Encoding Mouse V1 with Vision Transformers
Can frozen or fine-tuned Vision Transformers replace task-optimized CNNs for predicting neural responses in mouse primary visual cortex? A follow-up to the minimodel paper.
Motivation
The minimodel paper established that compact two-layer CNN “minimodels” explain ~70% of neural variance in mouse and monkey V1. A natural follow-up is to ask: can Vision Transformers (ViTs) serve as an equally good — or better — backbone for encoding V1 responses?
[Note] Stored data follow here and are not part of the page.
==> src/rtl/player_hit_tracker.sv <==
// Player hit tracker: bullet/player box overlap, health, post-hit immunity and death.
// Optional HIT_FLASH_EN makes the sprite blink while the player is invulnerable.
module player_hit_tracker #(
    parameter int unsigned MAX_HEALTH    = 3,
    parameter int unsigned DAMAGE        = 1,
    parameter int unsigned INVULN_FRAMES = 60
) (
    input  logic       frame_clk,
    input  logic       Reset,
    input  logic [9:0] BulletX,
    input  logic [9:0] BulletY,
    input  logic [9:0] BulletS,
    input  logic       bullet_on,
    input  logic [9:0] PlayerX,
    input  logic [9:0] PlayerY,
    input  logic [9:0] PlayerS,
    output logic       bullet_hit,
    output logic [3:0] health,
    output logic       invuln,
    output logic       player_dead,
    output logic       player_visible
);

    typedef enum logic [1:0] {
        ST_ALIVE  = 2'd0,
        ST_INVULN = 2'd1,
        ST_DEAD   = 2'd2
    } state_e;

    localparam logic [3:0] HEALTH_INIT = 4'(MAX_HEALTH);
    localparam logic [3:0] DMG         = 4'(DAMAGE);
    localparam logic [7:0] CNT_LOAD    = 8'(INVULN_FRAMES - 1);

    state_e     state_q, state_d;
    logic [3:0] health_q, health_d;
    logic [7:0] cnt_q, cnt_d;
    logic       hit_q, hit_d;
    logic       invuln_q, invuln_d;
    logic       dead_q, dead_d;
    logic       visible_q, visible_d;

    // Distances and size sum are 11 bits wide so no combination of inputs can wrap.
    logic [10:0] dx, dy, size_sum;
    logic        overlap, hit_accept;

    assign dx       = (BulletX >= PlayerX) ? ({1'b0, BulletX} - {1'b0, PlayerX})
                                           : ({1'b0, PlayerX} - {1'b0, BulletX});
    assign dy       = (BulletY >= PlayerY) ? ({1'b0, BulletY} - {1'b0, PlayerY})
                                           : ({1'b0, PlayerY} - {1'b0, BulletY});
    assign size_sum = {1'b0, BulletS} + {1'b0, PlayerS};
    assign overlap  = (dx <= size_sum) && (dy <= size_sum);

    assign hit_accept = (state_q == ST_ALIVE) && bullet_on && overlap;

    // State register
    always_ff @(posedge frame_clk) begin
        // NOTE: non-blocking assignments keep every register sampling pre-edge values.
        if (Reset) begin
            state_q   <= ST_ALIVE;
            health_q  <= HEALTH_INIT;
            cnt_q     <= '0;
            hit_q     <= 1'b0;
            invuln_q  <= 1'b0;
            dead_q    <= 1'b0;
            visible_q <= 1'b1;
        end else begin
            state_q   <= state_d;
            health_q  <= health_d;
            cnt_q     <= cnt_d;
            hit_q     <= hit_d;
            invuln_q  <= invuln_d;
            dead_q    <= dead_d;
            visible_q <= visible_d;
        end
    end

    // Next-state logic
    always_comb begin
        // NOTE: defaults first so every path assigns every variable (no latches).
        state_d  = state_q;
        health_d = health_q;
        cnt_d    = cnt_q;
        hit_d    = 1'b0;
        case (state_q)
            ST_ALIVE: begin
                if (hit_accept) begin
                    hit_d    = 1'b1;
                    health_d = (health_q > DMG) ? (health_q - DMG) : 4'd0;
                    if (health_q <= DMG) begin
                        state_d = ST_DEAD;
                    end else begin
                        state_d = ST_INVULN;
                        cnt_d   = CNT_LOAD;
                    end
                end
            end
            ST_INVULN: begin
                if (cnt_q == 8'd0) begin
                    state_d = ST_ALIVE;
                end else begin
                    cnt_d = cnt_q - 8'd1;
                end
            end
            ST_DEAD: begin
                health_d = 4'd0;
            end
            default: begin
                state_d = ST_ALIVE;
            end
        endcase
    end

    // Output logic, decoded from the next state so the outputs land in registers.
    always_comb begin
        invuln_d  = (state_d == ST_INVULN);
        dead_d    = (state_d == ST_DEAD);
        visible_d = 1'b1;
        case (state_d)
`ifdef HIT_FLASH_EN
            ST_INVULN: visible_d = ~cnt_d[3];
`else
            ST_INVULN: visible_d = 1'b1;
`endif
            ST_DEAD:   visible_d = 1'b0;
            default:   visible_d = 1'b1;
        endcase
    end

    assign bullet_hit     = hit_q;
    assign health         = health_q;
    assign invuln         = invuln_q;
    assign player_dead    = dead_q;
    assign player_visible = visible_q;

endmodule

==> config.mk <==
export PLATFORM = sky130hd
export DESIGN_NAME = player_hit_tracker
export DESIGN_NICKNAME = d
export VERILOG_FILES = /design/src/rtl/player_hit_tracker.sv
export SDC_FILE = /design/constraint.sdc
export NUM_CORES = 1
export LEC_CHECK = 0
export BUFFER_PORTS_ARGS = -buffer_cell sky130_fd_sc_hd__clkbuf_2
export CAP_MARGIN = 20
export CORE_MARGIN = 2
export CORE_UTILIZATION = 45
export CTS_BUF_LIST = sky130_fd_sc_hd__clkbuf_8
export DETAILED_ROUTE_END_ITERATION = 10
export PLACE_DENSITY = 0.71
export SETUP_SLACK_MARGIN = 0.2
export SKIP_CTS_REPAIR_TIMING = 1
export SYNTH_ARGS = -nofsm -noshare
export SYNTH_HDL_FRONTEND = slang
export SYNTH_SLANG_ARGS = --single-unit
==> constraint.sdc <==
create_clock -name frame_clk -period 3.87 [get_ports frame_clk]
set_input_delay 0 -clock frame_clk [delete_from_list [all_inputs] [get_ports frame_clk]]
set_output_delay 0 -clock frame_clk [all_outputs]
set_load 0.02 [all_outputs]
# Yosys cells after proc, flatten, opt, wreduce, memory -nomap -nowiden
# Cells that the tools add are included.
# op_classes
addsub,7
magnitude_cmp,6
n_eq_ne,7
mux,15
bitwise,1
n_reduce_logical,10
# op_table
operator,n
10-bit by 10-bit subtractor with 11-bit output,4
8-bit two-way mux,3
11-bit <= comparator,2
11-bit two-way mux,2
10-bit greater-or-equal comparator,2
8-bit one-hot mux with 2 select lines,1
10-bit by 10-bit adder with 11-bit output,1
8-bit logical NOT,1
4-bit two-way mux,2
4-bit one-hot mux with 2 select lines,1
8-bit by 1-bit subtractor with 8-bit output (second input constant),1
2-bit two-way mux,3
2-bit inequality test (second input constant),3
2-bit one-hot mux with 3 select lines,1
2-bit by 1-bit == test with 1-bit output (second input constant),2
2-bit == test (second input constant),2
4-bit by 1-bit > comparator with 1-bit output (second input constant),1
4-bit by 1-bit <= comparator with 1-bit output (second input constant),1
4-bit AND reduction,1
2-bit nonzero test,2
4-bit by 1-bit subtractor with 4-bit output (second input constant),1
1-bit logical AND,3
2-bit logical NOT,1
1-bit two-way mux,2
3 further kinds,3
# totals
ff_bits,18
input_bits,63
output_inout_bits,8
wordCells,53

# Logic depth before layout (Yosys ltp)
# depth
depth_word,9
ltp_mapped,21
mapped_depth_nobuf,20

# Worst setup path before layout
# OpenSTA, ideal clock, no wires.
# synth_path
kind,in2reg
start,in BulletX[3]
end,reg cnt_q[4]
setup_ns,0.091
arrival_ns,3.602
t_required_ns,3.779
path_slack_ns,0.177
cell_stages,18
path_buffers,1
path_cell_list,inv_1 > ha_1 > buf_2 > a21o_1 > a211oi_2 > o21ai_2 > o31ai_4 > mux2_1 > a211oi_2 > xnor2_1 > ha_1 > a21o_1 > a21o_1 > nor4_1 > o21bai_1 > a21oi_4 > a21oi_1 > a311oi_1
# synth_between
elab_chain_cells,7
word_cells_on_any_way,9
cone_classes,2 x add/sub; 2 x order compare; 1 x eq/ne; 1 x mux; 3 x reduce/logical
# synth_lines
item,line_no,rtl
start: declaration,10,"input logic [9:0] BulletX,"
"10-bit by 10-bit subtractor with 11-bit output, or another cell as far along",47,": ({1'b0, PlayerX} - {1'b0, BulletX});"
11-bit two-way mux *,46,"assign dx = (BulletX >= PlayerX) ? ({1'b0, BulletX} - {1'b0, PlayerX})"
11-bit <= comparator *,51,assign overlap = (dx <= size_sum) && (dy <= size_sum);
1-bit logical AND *,51,
1-bit logical AND *,53,assign hit_accept = (state_q == ST_ALIVE) && bullet_on && overlap;
2-bit inequality test (no source line) *,n/a,
4-bit AND reduction (no source line) *,n/a,
end signal: assignment,69,cnt_q <= cnt_d;
end: declaration,36,"logic [7:0] cnt_q, cnt_d;"
# Mark *: on every way between the ends. The rest lies on a longest branch, timed or not.
# A chain may end at the register's enable or synchronous reset.

# Worst setup path after layout
# layout_path
start,in PlayerY[2]
end,reg cnt_q[1]
# layout_between
elab_chain_cells,7
word_cells_on_any_way,9
cone_classes,2 x add/sub; 2 x order compare; 1 x eq/ne; 1 x mux; 3 x reduce/logical
# layout_lines
item,line_no,rtl
start: declaration,15,"input logic [9:0] PlayerY,"
"10-bit by 10-bit subtractor with 11-bit output, or another cell as far along",49,": ({1'b0, PlayerY} - {1'b0, BulletY});"
11-bit two-way mux *,48,"assign dy = (BulletY >= PlayerY) ? ({1'b0, BulletY} - {1'b0, PlayerY})"
11-bit <= comparator *,51,
1-bit logical AND *,51,
1-bit logical AND *,53,
2-bit inequality test (no source line) *,n/a,
4-bit AND reduction (no source line) *,n/a,
# Marks and branches as above.

==> summary.txt <==
Run status
  • Status: complete, no violations

Routing
  • Avg WL per Cell: approximately 14 µm
  • First-pass iteration count of the detailed router: 4
  • Total wire length: 9012 µm
  • Vias: 3569
  • Initial DRC Count: roughly 150
  • Routed vias/inst: 5.408
  • DRC viols: 0
  • Post-route ant nets: 0

Power and ir drop
  • Peak VDD IR: between 0.15 and 0.2 mV
  • Overall power: between 0.0015 and 0.002 W
  • P_leak: 2.347 nW
  • PwrDens: 391.3 nW/µm²

GRT
  • Total track usage: between 10% and 20%
  • Gr ovfl total: 0
  • Largest net degree at the start of global routing: 17
  • Initial antenna violation count: 0
  • Vias in the first global route: ~3300
  • First-pass GRT wire length: between 10000 and 15000 µm

Floorplanning
  • I/O pins: 71
  • # rows: 32
  • Chip Width: just over 90 µm
  • Initial core utilization: a little under half
  • Area of the die: 8757 µm²
  • DIE HEIGHT: 93.58 µm
  • Core footprint: between 7000 and 8000 µm²

Clock tree
  • Number of H-tree levels: 1
  • CTS tree: yes
  • TritonCTS buffer count: 3
  • Max Buffers Root-to-Sink: 2
  • Skew-Pair Late Insertion Delay: 0.25 ns
  • Clk slew on worst S/H paths: around 0.07 ns
  • CTS Sinks: 18
  • Root Buffer: clkbuf_8

Worst setup path
  • Crit end category: flop
  • Cell Chain, Critical Path: clkbuf_2 > inv_2 > ha_4 > o21ai_2 > a21oi_2 > o41ai_2 > a21oi_2 > a21oi_4 > mux2i_4 > o31ai_4 > a311oi_2 > ha_1 > a21oi_2 > o211ai_1 > nor2_1 > a31oi_1 > o21bai_4 > a21oi_4 > nor2_1 > a311oi_1
  • Critical Path AT: approximately 3.7 ns
  • Top Family by Delay on Critical Path: compound AO/OA/AOI/OAI gates
  • Worst path slowest cell: o41ai_2
  • R2R Setup Slk: 1.82 ns
  • CP dominant cell by count: a21oi_2
  • Max incr delay on CP: about 0.45 ns
  • Critical path launch point type: input pin
  • Worst Path Buf+Inv: 2
  • Req. time, crit path: about 4 ns
  • Maximum fanout along the worst path: 7
  • Critical path class: in2reg

Timing
  • Fmax: ~280 MHz
  • RSZ-0062 raised after global routing: false
  • Setup-failing EPs final: 0
  • Fin crit share: approximately 92%
  • Final Max Slew Viols: 0
  • Relative slew margins: between 60% and 70%
  • Final setup margin: around 0.31 ns
  • Final hold vios: 0
  • Fin crit period: ~3.6 ns
  • Clock Skew: 0.002905 ns
  • Least-Margin Pin Slew: roughly 0.53 ns

Finish
  • Share of layout cells above drive strength 1: around 30%
  • # diodes: 0
  • Final Non-Filler Cells: 660
  • # fillers: 716
  • Layout Nets: ~700
  • P&R area growth vs syn: 29.56%

Synthesis
  • Register bit total from synthesis: 18
  • Commonest register cell after synthesis: dfxtp_1
  • Number of library cell types mapped by synthesis: 64
  • Sequential share of the synthesized area: roughly a tenth
  • Syn_area_per_cell: about 7.8 µm²
  • Cell area after synthesis: 3611 µm²
  • Post-Synthesis Cells: about 460
  • EDFF count, synth: 0
  • Post-synth ARST share: 0%
  • Syn Nets: a little over 600
  • Yosys warning total: 0

Placement
  • GP Congestion: slightly above 0.9
  • Dpl ws: -0.05986 ns
  • DP HPWL: 7245 µm
  • Placed cells: 646
  • Port Buffer Count: 70

Min path
  • Worst min path class: in2reg

Run
  • MaxCap Viol Count: 0
[path summary, 6_finish.rpt]
path,end,depth (start not counted),from
max reg2reg,cnt_q[1],8,state_q[0]
max,cnt_q[1],20,PlayerY[2]
min,cnt_q[0],2,Reset
min reg2reg,health[1],2,health[1]
[stage by stage]
step | utilization [%] | setup TNS, ns | hold WS, ns | area, µm²
detailed placement | 53.95 | -0.2543 | 0.4178 | 4190
CTS | 54.66 | 0 | 0.1436 | 4245
global placement | 53.95 | 0 | 0.4080 | 4190
floorplan | - | 0 | 0.3299 | 3621
finish | 60.23 | 0 | 0.1559 | 4678
global route | 60.23 | 0 | 0.1679 | 4678
[cell usage in the layout (no fill, tap or decap), types with 5 or more instances in the layout]
cell type / count
and3_1: 6
nand2b_1: 7
nor3_1: 14
ha_4: 10
ha_1: 65
a21oi_1: 36
o21ai_1: 6
xor2_1: 10
mux2i_1: 7
a311oi_1: 5
nand3_1: 6
nor2_1: 21
clkbuf_2: 64
o21ai_0: 12
a21o_1: 24
xnor2_1: 16
nor2b_1: 6
inv_1: 55
buf_4: 32
a21oi_2: 9
nand2_1: 23
inv_2: 7
dfxtp_1: 18
[power by group]
group | leakage [nW] | internal, W | switching, W
clock network | 0.0288 | 0.0000904 | 0.0000615
logic | 2.17 | 0.000617 | 0.000739
registers | 0.148 | 0.000254 | 0.0000682
[synthesized netlist by cell type (3+ instances only)]
master | count | area, µm²
nor2_1 | 23 | 86.33
nand3_1 | 7 | 35.03
a21oi_1 | 44 | 220.2
a311oi_1 | 7 | 61.31
ha_1 | 76 | 950.9
a21o_1 | 24 | 180.2
nand4_1 | 3 | 18.77
o21ai_1 | 7 | 35.03
fa_1 | 5 | 100.1
o21ai_0 | 13 | 65.06
o21bai_1 | 4 | 30.03
nand2b_1 | 9 | 56.30
inv_1 | 63 | 236.5
buf_2 | 5 | 25.02
dfxtp_1 | 18 | 360.4
nand2_1 | 24 | 90.09
xnor2_1 | 16 | 140.1
mux2i_1 | 10 | 100.1
a31oi_1 | 4 | 25.02
nor3_1 | 15 | 75.07
a211oi_1 | 7 | 52.55
or3_1 | 4 | 25.02
and2_1 | 4 | 25.02
nor2b_1 | 6 | 37.54
and3_1 | 6 | 37.54
xor2_1 | 10 | 87.58
[final cells by class]
cell class | instances | area [µm²] | area share [%]
timing repair buffer | 101 | 610.6 | 13.05
clock buffer | 4 | 55.05 | 1.177
tap | 102 | 127.6 | 2.728
inverter | 64 | 245.2 | 5.242
multi-input combinational | 371 | 3279 | 70.10
sequential | 18 | 360.3 | 7.703
[state kept, by name (all words and copies together) (netlist names)]
register,count
invuln,1
health,4
bullet_hit,1
cnt_q,8
player_visible,1
state_q,2
player_dead,1
[cells by family (layout without fill, tap and decap cells)]
kind of cell	count (synthesis)	count (layout)	synth area share [%]
adders and majority gates	81	81	29.11
buffers and inverters	75	169	8.489
muxes	13	13	3.708
AOI/OAI and AO/OA	142	142	27.41
and+or+nand+nor	109	109	15.00
xor gates and xnor gates	26	26	6.306
DFF	18	18	9.979
[worst reg2reg max path, delay by kind of cell (launching register included)]
kind / cells / cell delay (ns)
DFF: 1 / 0.38
AOI/OAI and AO/OA: 5 / 1.01
and+or+nand+nor: 3 / 0.59
[metal layers]
layer | share of wire (%) | track usage, % | up-vias
met2 | 49 | 34.23 | 69
li1 | - | - | 1841
met5 | 0 | 0 | -
met3 | 3.3 | 1.853 | 12
met4 | 1.5 | 3.744 | 0
met1 | 46 | 26.34 | 1647
No activity file was read; power rests on OpenSTA's default activity.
ViTs are now state-of-the-art on many vision benchmarks and their self-supervised variants (DINO) produce rich, invariant representations. However, their patch-based processing differs fundamentally from the strided convolutions of CNNs, which may matter for neurons with highly localized receptive fields.
Setup
Input preprocessing - 66×264 grayscale images → resized to 64×128, converted to pseudo-RGB, normalized with ImageNet statistics
Backbone - ViT-S/16 (384-dim, ~21M parameters) and ViT-B/16 (768-dim, ~86M parameters), initialized from DINOv2 weights - Features extracted from any of the 12 transformer blocks; both CLS tokens and patch tokens evaluated
Readout - The same minimodel readout from the original paper: separable spatial weights over the patch grid combined with a learned channel mixture — one model per neuron, mirroring the CNN architecture
Training conditions compared - Frozen backbone (no gradient flow to ViT) - Fine-tuning last 2 blocks - Fine-tuning last 4 blocks - Full fine-tuning
Results
Effect of fine-tuning: frozen vs. last 2 blocks fine-tuned (ViT-S/16)

Best-block FEVE across all fine-tuning conditions

| Model | Fine-tuning | Best block | FEVE |
|---|---|---|---|
| CNN fullmodel (baseline) | Full | — | 0.6654 |
| ViT-S/16 | Frozen | 4 | 0.32 |
| ViT-S/16 | Last 2 blocks | 3–4 | ~0.52 |
| ViT-S/16 | Last 4 blocks | 3–4 | 0.5449 |
| ViT-B/16 | Frozen | — | > ViT-S frozen |
| ViT-B/16 | Full fine-tune | — | slightly < ViT-S fine-tuned |
FEVE (Fraction of Explainable Variance Explained) is the primary metric, normalized by the noise ceiling estimated from repeated stimulus presentations.
ViT-S vs. ViT-B: frozen and fine-tuned

Key findings
- Fine-tuning is essential. Frozen ViT-S/16 reaches only FEVE = 0.32; fine-tuning the last 4 blocks pushes this to 0.5449 — a 70% gain.
- Smaller models adapt more efficiently. ViT-B/16 surpasses ViT-S/16 in the frozen regime but is slightly worse after full fine-tuning, suggesting that larger models have more parameters to overfit on the limited neural dataset.
- CNNs still lead. The task-optimized CNN fullmodel (FEVE = 0.6654) outperforms all ViT variants, with the gap largest in deeper fine-tuning conditions.
- Spatial resolution is the bottleneck. A 16×16 patch stride on a 64×128 input produces only a 4×8 patch grid — far coarser than CNN feature maps. V1 neurons with precise spatial tuning cannot be well-described by such a grid, which likely explains most of the remaining gap.
Discussion
These results suggest that ViTs are not yet a drop-in replacement for CNNs in V1 encoding models, primarily because of spatial resolution constraints. Future directions include: (1) smaller patch sizes (e.g., ViT/8 or ViT/4); (2) multi-scale or hierarchical ViT variants (e.g., Swin Transformer); (3) combined CNN-ViT architectures that leverage both local and global processing.